→ The problem: Your job with the data below: print everything from the line that holds "set_load 0.01 [all_outputs]" down to the line that holds "cts_cluster_diameter: 120", ends included, exactly, and nothing else.

→ Data to process:
>>>

What follows belongs to an exercise in optimizing a design on an open flow for small area, a short achievable clock period and few clock cycles per item; a production flow would make more cautious choices. In this exercise RTL edits were held to simulation tests only and were not proved equivalent to the original. Power is estimated from default activity; no workload was simulated.

Design rsa_wrapper, start of the top module:
module rsa_wrapper #(parameter N = 512, parameter LOGN = 9)
(
    input           clk,
    input           resetn,
    input  [  31:0] arm_to_fpga_cmd,
    input           arm_to_fpga_cmd_valid,
    output          fpga_to_arm_done,
    input           fpga_to_arm_done_read,
    input           arm_to_fpga_data_valid,
    output          arm_to_fpga_data_ready,
    input  [N-1:0] arm_to_fpga_data,
    output          fpga_to_arm_data_valid,
    input           fpga_to_arm_data_ready,
    output [N-1:0] fpga_to_arm_data);
==> flow/config.mk <==
export PLATFORM = sky130hd
export DESIGN_NAME = rsa_wrapper
export DESIGN_NICKNAME = rsa_wrapper
export VERILOG_FILES = /design/flow/design.v
export SDC_FILE = /design/flow/constraint.sdc
export NUM_CORES = 8
export LEC_CHECK = 0
export CAP_MARGIN = 30
export CORE_MARGIN = 2
export CORE_UTILIZATION = 40
export SETUP_SLACK_MARGIN = 5
export SLEW_MARGIN = 50
==> flow/constraint.sdc <==
create_clock -name core_clock -period 9.0 [get_ports {clk}]
set_input_delay 1.8000 -clock core_clock [delete_from_list [all_inputs] [get_ports {clk}]]
set_output_delay 1.8000 -clock core_clock [all_outputs]
set_load 0.01 [all_outputs]
run.sh (not shown) runs the stock make flow with config.mk's settings and CLKGATE_MAP_FILE= SYNTH_SCRIPT=/design/flow/synth_recipe.tcl, a recipe that flattens the netlist after the stock synthesis.
Testbench counts at the start, summed over its fixed seeds: cycles 450,699, ops 12.
Change:
Settings changed: CORE_UTILIZATION 40 to 35.
What happened:
- This time the run finished but failed the layout checks on antenna rules
- worst setup slack is better by 13 ps
- worst hold slack got worse by 4.1 ps
- final cell count rose by 3.8%
- global-route usage goes down by 4.3 points
- clock-buffer cell count is lower by 21
- sequential power barely changes

========
Another version of the RTL of rsa_wrapper (not shown whole).
Size in the first run: roughly 4,800 flip-flops, about 1,100 I/O pins.
clock: 9.0 ns
lec_check: 0
cap_margin: 30
core_margin: 2
core_utilization: 50
cts_cluster_diameter: 120
cts_cluster_size: 24
setup_slack_margin: 5
slew_margin: 50
Testbench counts at the start, summed over its fixed seeds: cycles 402,877, ops 12.
Change:
CORE_UTILIZATION = 40   (was 50)
CTS_CLUSTER_DIAMETER = not set   (was 120)
CTS_CLUSTER_SIZE = not set   (was 24)
The new run finished with timing, DRC and antenna clean. Synthesized area does not change. Core utilization drops by 9.1 points. Flip-flop and latch count does not change. Final cell count climbs by 7.4%. Total power climbs by 10%. Setup slack gains 32 ps.
Change:
CORE_UTILIZATION = 60   (was 40)
CTS_CLUSTER_DIAMETER = 150   (was not set)
CTS_CLUSTER_SIZE = 20   (was not set)
PLACE_DENSITY = 0.7   (was not set)
- The changed run completed with no timing, DRC or antenna violations
- design area goes down by about 5%
- hold slack is worse by 20 ps
- clock skew grows by 4.0 ps
- first-iteration DRC count is higher by 18%
- die area shrinks by 33%
- utilization goes up by 21 points
- register-to-register slack got worse by 150 ps
- synthesized cell count is unchanged
- setup slack is worse by 150 ps
- via count came out higher by about 1.8%
- wire length is lower by 6.3%
Change:
CORE_UTILIZATION = 40   (was 60)
PLACE_DENSITY = not set   (was 0.7)
The changed run reached the layout checks and failed them: antenna rules; final cell count is higher by 10%; area after synthesis is unchanged; core utilization went down by 22 points; worst hold slack is better by 30 ps; register-to-register slack improves by 150 ps.
Change:
CAP_MARGIN = 20   (was 30)
CORE_UTILIZATION = 50   (was 40)
SLEW_MARGIN = 20   (was 50)
Outcome:
- The new run ran to the end with no violations
- critical path depth goes up by 9
- sequential share of layout area goes up by 0.69 points
- core utilization goes up by 10 points
- routed wire length goes down by 1.1%
- setup slack degrades by 100 ps
- area after synthesis is unchanged
- via count goes up by 0.59%
- final cell count goes down by 5.6%
- sequential cell count is unchanged

========
rsa_wrapper again, from the RTL that the note above started with.
clock: 9.0 ns
lec_check: 0
cap_margin: 30
core_margin: 2
core_utilization: 40
cts_cluster_diameter: 150
cts_cluster_size: 20
place_density: 0.65
setup_slack_margin: 5
slew_margin: 50
Testbench counts at the start, summed over its fixed seeds: cycles 402,877, ops 12.
==> next run, changes <==
CORE_UTILIZATION = 50   (was 40)
PLACE_DENSITY = default   (was 0.65)
Result: The changed run ran to the end with no violations; fmax rose by 1.3%; die area fell by 20%; worst hold slack degrades by 0.057 ns; power fell by 1.3%; clock skew rose by 0.022 ns; synthesized cell count does not change; register-to-register slack improves by 0.05 ns.
==> next run, changes <==
CORE_UTILIZATION = 45   (was 50)
After rerunning: Clock power hardly moves; critical path depth falls by 1; count of clock-buffer cells in the layout rises by 8; via count barely changes; setup slack gets worse by 0.050 ns; first-iteration DRC count rises by a few percent; synthesized area is unchanged; global-route usage falls by 4.7 points; utilization falls by 5.7 points; sequential share of layout area is about the same.

-- static timing again, ports no longer ideal --
No port has a modelled driver above. Below, the same layouts with a new extraction and two added sets of constraints. Step 1 (the two cells are an assumption about what drives the block):
set clk [get_ports {clk}]
set_driving_cell -lib_cell sky130_fd_sc_hd__clkbuf_16 $clk
set_driving_cell -lib_cell sky130_fd_sc_hd__buf_2 [delete_from_list [all_inputs] $clk]
Step 2, shift: input delay + t, output delay - t, t = (earliest + latest rising clock arrival at the registers) / 2. This alone moves slack from input paths to output paths. a / b / c = ideal / step 1 / step 2; a / b = the first two.
run	shift t [ns]	setup slack, ns	worst setup path after step 2	clock arrival spread, ns	slew at the worst register clock pin (ns)
the first run of note 1	1.242	4.841 / 4.764 / 4.406	input to register	0.137 / 0.137	0.08 / 0.08
the second run of note 1	1.227	4.854 / 4.770 / 4.387	input to register	0.171 / 0.170	0.07 / 0.07
the first run of note 2	1.153	4.868 / 4.792 / 4.386	input to register	0.109 / 0.109	0.12 / 0.12
the second run of note 2	1.243	4.900 / 4.780 / 4.460	input to register	0.087 / 0.087	0.07 / 0.07
the third run of note 2	1.139	4.752 / 4.752 / 4.464	input to register	0.098 / 0.099	0.11 / 0.11
the fourth run of note 2	1.173	4.904 / 4.776 / 4.511	input to register	0.086 / 0.087	0.11 / 0.11
the fifth run of note 2	1.150	4.801 / 4.801 / 4.263	input to register	0.115 / 0.115	0.12 / 0.12
the first run of note 3	1.194	4.857 / 4.768 / 4.157	input to register	0.108 / 0.108	0.12 / 0.12
the second run of note 3	1.143	4.912 / 4.806 / 4.303	input to register	0.127 / 0.127	0.12 / 0.12
the third run of note 3	1.192	4.862 / 4.792 / 4.257	input to register	0.117 / 0.117	0.12 / 0.12
For the first run of note 3, which loses most, drivers alone change the setup slack by -0.089 ns; drivers and shift together by -0.700 ns.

<<<

→ Result:
set_load 0.01 [all_outputs]
run.sh (not shown) runs the stock make flow with config.mk's settings and CLKGATE_MAP_FILE= SYNTH_SCRIPT=/design/flow/synth_recipe.tcl, a recipe that flattens the netlist after the stock synthesis.
Testbench counts at the start, summed over its fixed seeds: cycles 450,699, ops 12.
Change:
Settings changed: CORE_UTILIZATION 40 to 35.
What happened:
- This time the run finished but failed the layout checks on antenna rules
- worst setup slack is better by 13 ps
- worst hold slack got worse by 4.1 ps
- final cell count rose by 3.8%
- global-route usage goes down by 4.3 points
- clock-buffer cell count is lower by 21
- sequential power barely changes

========
Another version of the RTL of rsa_wrapper (not shown whole).
Size in the first run: roughly 4,800 flip-flops, about 1,100 I/O pins.
clock: 9.0 ns
lec_check: 0
cap_margin: 30
core_margin: 2
core_utilization: 50
cts_cluster_diameter: 120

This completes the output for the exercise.